**WORK INSTRUCTION**
Without adding or dropping anything, copy the entries below.

**DATA TO PROCESS**

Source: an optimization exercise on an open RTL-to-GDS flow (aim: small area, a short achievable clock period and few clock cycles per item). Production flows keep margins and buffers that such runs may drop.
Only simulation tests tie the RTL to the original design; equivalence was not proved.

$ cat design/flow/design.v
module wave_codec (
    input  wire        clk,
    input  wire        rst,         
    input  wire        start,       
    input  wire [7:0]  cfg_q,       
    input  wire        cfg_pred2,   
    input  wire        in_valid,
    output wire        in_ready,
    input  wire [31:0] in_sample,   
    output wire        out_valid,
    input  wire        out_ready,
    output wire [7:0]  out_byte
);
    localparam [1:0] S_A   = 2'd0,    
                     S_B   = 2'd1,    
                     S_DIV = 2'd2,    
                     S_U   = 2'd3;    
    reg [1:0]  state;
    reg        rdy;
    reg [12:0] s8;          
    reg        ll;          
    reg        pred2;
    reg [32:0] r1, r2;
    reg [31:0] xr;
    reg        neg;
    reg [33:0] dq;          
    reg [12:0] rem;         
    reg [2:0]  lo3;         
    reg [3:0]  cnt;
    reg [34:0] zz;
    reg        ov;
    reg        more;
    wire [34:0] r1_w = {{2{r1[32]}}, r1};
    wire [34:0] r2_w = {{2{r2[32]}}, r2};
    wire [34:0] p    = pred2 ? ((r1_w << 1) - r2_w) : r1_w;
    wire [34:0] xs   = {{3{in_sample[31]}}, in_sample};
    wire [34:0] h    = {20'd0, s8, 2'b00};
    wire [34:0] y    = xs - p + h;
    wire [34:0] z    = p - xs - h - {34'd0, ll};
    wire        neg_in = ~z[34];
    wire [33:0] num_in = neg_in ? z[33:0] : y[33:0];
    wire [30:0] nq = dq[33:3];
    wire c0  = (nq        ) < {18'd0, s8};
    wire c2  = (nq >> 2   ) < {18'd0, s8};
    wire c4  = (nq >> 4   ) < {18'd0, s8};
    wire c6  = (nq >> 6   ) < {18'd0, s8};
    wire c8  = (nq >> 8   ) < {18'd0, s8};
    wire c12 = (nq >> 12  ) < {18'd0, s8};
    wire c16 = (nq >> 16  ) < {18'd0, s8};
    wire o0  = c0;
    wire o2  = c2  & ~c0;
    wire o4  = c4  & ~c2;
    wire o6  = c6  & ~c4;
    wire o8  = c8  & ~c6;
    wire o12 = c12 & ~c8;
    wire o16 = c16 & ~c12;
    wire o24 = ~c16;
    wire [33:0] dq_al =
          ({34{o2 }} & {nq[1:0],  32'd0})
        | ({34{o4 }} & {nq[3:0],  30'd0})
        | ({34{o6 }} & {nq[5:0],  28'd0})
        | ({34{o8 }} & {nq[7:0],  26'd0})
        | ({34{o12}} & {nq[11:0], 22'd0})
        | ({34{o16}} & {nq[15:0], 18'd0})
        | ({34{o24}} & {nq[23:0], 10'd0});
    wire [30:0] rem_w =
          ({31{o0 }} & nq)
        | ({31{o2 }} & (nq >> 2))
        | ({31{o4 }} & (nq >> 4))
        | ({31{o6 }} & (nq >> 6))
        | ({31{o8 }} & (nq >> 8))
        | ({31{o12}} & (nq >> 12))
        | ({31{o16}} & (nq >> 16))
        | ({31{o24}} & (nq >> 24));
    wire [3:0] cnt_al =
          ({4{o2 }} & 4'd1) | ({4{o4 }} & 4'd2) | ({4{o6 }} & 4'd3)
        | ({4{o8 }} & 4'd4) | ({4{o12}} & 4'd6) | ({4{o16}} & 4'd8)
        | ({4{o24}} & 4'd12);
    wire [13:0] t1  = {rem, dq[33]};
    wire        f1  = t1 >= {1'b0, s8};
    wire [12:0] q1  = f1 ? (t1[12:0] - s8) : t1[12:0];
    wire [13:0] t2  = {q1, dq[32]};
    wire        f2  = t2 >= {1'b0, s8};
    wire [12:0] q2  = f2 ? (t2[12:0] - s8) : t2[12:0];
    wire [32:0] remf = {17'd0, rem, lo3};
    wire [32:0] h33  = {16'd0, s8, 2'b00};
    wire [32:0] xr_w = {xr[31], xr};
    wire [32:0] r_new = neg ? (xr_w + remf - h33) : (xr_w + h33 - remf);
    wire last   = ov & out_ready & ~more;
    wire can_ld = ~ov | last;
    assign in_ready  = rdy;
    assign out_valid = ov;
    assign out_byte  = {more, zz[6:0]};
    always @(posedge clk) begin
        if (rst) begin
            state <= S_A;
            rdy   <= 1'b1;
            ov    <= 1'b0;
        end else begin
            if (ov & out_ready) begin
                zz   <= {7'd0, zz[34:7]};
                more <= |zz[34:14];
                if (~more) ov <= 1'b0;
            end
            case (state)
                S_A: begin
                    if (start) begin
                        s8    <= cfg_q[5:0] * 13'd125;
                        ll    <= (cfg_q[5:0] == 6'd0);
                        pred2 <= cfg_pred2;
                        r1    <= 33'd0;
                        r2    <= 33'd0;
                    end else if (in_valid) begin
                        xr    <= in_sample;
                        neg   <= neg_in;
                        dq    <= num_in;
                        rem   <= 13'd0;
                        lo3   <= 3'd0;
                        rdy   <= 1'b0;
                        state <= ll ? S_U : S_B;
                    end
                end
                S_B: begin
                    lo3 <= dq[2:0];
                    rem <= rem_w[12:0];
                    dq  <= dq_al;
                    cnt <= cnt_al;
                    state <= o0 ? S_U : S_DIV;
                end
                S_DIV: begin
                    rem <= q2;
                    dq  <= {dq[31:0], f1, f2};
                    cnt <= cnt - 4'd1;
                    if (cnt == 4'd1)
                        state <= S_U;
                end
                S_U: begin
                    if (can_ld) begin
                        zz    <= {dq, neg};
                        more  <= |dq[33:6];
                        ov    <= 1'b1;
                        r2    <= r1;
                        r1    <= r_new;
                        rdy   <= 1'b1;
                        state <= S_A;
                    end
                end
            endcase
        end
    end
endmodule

**EXERCISE SOLUTION**
Source: an optimization exercise on an open RTL-to-GDS flow (aim: small area, a short achievable clock period and few clock cycles per item). Production flows keep margins and buffers that such runs may drop.
Only simulation tests tie the RTL to the original design; equivalence was not proved.

$ cat design/flow/design.v
module wave_codec (
    input  wire        clk,
    input  wire        rst,         
    input  wire        start,       
    input  wire [7:0]  cfg_q,       
    input  wire        cfg_pred2,   
    input  wire        in_valid,
    output wire        in_ready,
    input  wire [31:0] in_sample,   
    output wire        out_valid,
    input  wire        out_ready,
    output wire [7:0]  out_byte
);
    localparam [1:0] S_A   = 2'd0,    
                     S_B   = 2'd1,    
                     S_DIV = 2'd2,    
                     S_U   = 2'd3;    
    reg [1:0]  state;
    reg        rdy;
    reg [12:0] s8;          
    reg        ll;          
    reg        pred2;
    reg [32:0] r1, r2;
    reg [31:0] xr;
    reg        neg;
    reg [33:0] dq;          
    reg [12:0] rem;         
    reg [2:0]  lo3;         
    reg [3:0]  cnt;
    reg [34:0] zz;
    reg        ov;
    reg        more;
    wire [34:0] r1_w = {{2{r1[32]}}, r1};
    wire [34:0] r2_w = {{2{r2[32]}}, r2};
    wire [34:0] p    = pred2 ? ((r1_w << 1) - r2_w) : r1_w;
    wire [34:0] xs   = {{3{in_sample[31]}}, in_sample};
    wire [34:0] h    = {20'd0, s8, 2'b00};
    wire [34:0] y    = xs - p + h;
    wire [34:0] z    = p - xs - h - {34'd0, ll};
    wire        neg_in = ~z[34];
    wire [33:0] num_in = neg_in ? z[33:0] : y[33:0];
    wire [30:0] nq = dq[33:3];
    wire c0  = (nq        ) < {18'd0, s8};
    wire c2  = (nq >> 2   ) < {18'd0, s8};
    wire c4  = (nq >> 4   ) < {18'd0, s8};
    wire c6  = (nq >> 6   ) < {18'd0, s8};
    wire c8  = (nq >> 8   ) < {18'd0, s8};
    wire c12 = (nq >> 12  ) < {18'd0, s8};
    wire c16 = (nq >> 16  ) < {18'd0, s8};
    wire o0  = c0;
    wire o2  = c2  & ~c0;
    wire o4  = c4  & ~c2;
    wire o6  = c6  & ~c4;
    wire o8  = c8  & ~c6;
    wire o12 = c12 & ~c8;
    wire o16 = c16 & ~c12;
    wire o24 = ~c16;
    wire [33:0] dq_al =
          ({34{o2 }} & {nq[1:0],  32'd0})
        | ({34{o4 }} & {nq[3:0],  30'd0})
        | ({34{o6 }} & {nq[5:0],  28'd0})
        | ({34{o8 }} & {nq[7:0],  26'd0})
        | ({34{o12}} & {nq[11:0], 22'd0})
        | ({34{o16}} & {nq[15:0], 18'd0})
        | ({34{o24}} & {nq[23:0], 10'd0});
    wire [30:0] rem_w =
          ({31{o0 }} & nq)
        | ({31{o2 }} & (nq >> 2))
        | ({31{o4 }} & (nq >> 4))
        | ({31{o6 }} & (nq >> 6))
        | ({31{o8 }} & (nq >> 8))
        | ({31{o12}} & (nq >> 12))
        | ({31{o16}} & (nq >> 16))
        | ({31{o24}} & (nq >> 24));
    wire [3:0] cnt_al =
          ({4{o2 }} & 4'd1) | ({4{o4 }} & 4'd2) | ({4{o6 }} & 4'd3)
        | ({4{o8 }} & 4'd4) | ({4{o12}} & 4'd6) | ({4{o16}} & 4'd8)
        | ({4{o24}} & 4'd12);
    wire [13:0] t1  = {rem, dq[33]};
    wire        f1  = t1 >= {1'b0, s8};
    wire [12:0] q1  = f1 ? (t1[12:0] - s8) : t1[12:0];
    wire [13:0] t2  = {q1, dq[32]};
    wire        f2  = t2 >= {1'b0, s8};
    wire [12:0] q2  = f2 ? (t2[12:0] - s8) : t2[12:0];
    wire [32:0] remf = {17'd0, rem, lo3};
    wire [32:0] h33  = {16'd0, s8, 2'b00};
    wire [32:0] xr_w = {xr[31], xr};
    wire [32:0] r_new = neg ? (xr_w + remf - h33) : (xr_w + h33 - remf);
    wire last   = ov & out_ready & ~more;
    wire can_ld = ~ov | last;
    assign in_ready  = rdy;
    assign out_valid = ov;
    assign out_byte  = {more, zz[6:0]};
    always @(posedge clk) begin
        if (rst) begin
            state <= S_A;
            rdy   <= 1'b1;
            ov    <= 1'b0;
        end else begin
            if (ov & out_ready) begin
                zz   <= {7'd0, zz[34:7]};
                more <= |zz[34:14];
                if (~more) ov <= 1'b0;
            end
            case (state)
                S_A: begin
                    if (start) begin
                        s8    <= cfg_q[5:0] * 13'd125;
                        ll    <= (cfg_q[5:0] == 6'd0);
                        pred2 <= cfg_pred2;
                        r1    <= 33'd0;
                        r2    <= 33'd0;
                    end else if (in_valid) begin
                        xr    <= in_sample;
                        neg   <= neg_in;
                        dq    <= num_in;
                        rem   <= 13'd0;
                        lo3   <= 3'd0;
                        rdy   <= 1'b0;
                        state <= ll ? S_U : S_B;
                    end
                end
                S_B: begin
                    lo3 <= dq[2:0];
                    rem <= rem_w[12:0];
                    dq  <= dq_al;
                    cnt <= cnt_al;
                    state <= o0 ? S_U : S_DIV;
                end
                S_DIV: begin
                    rem <= q2;
                    dq  <= {dq[31:0], f1, f2};
                    cnt <= cnt - 4'd1;
                    if (cnt == 4'd1)
                        state <= S_U;
                end
                S_U: begin
                    if (can_ld) begin
                        zz    <= {dq, neg};
                        more  <= |dq[33:6];
                        ov    <= 1'b1;
                        r2    <= r1;
                        r1    <= r_new;
                        rdy   <= 1'b1;
                        state <= S_A;
                    end
                end
            endcase
        end
    end
endmodule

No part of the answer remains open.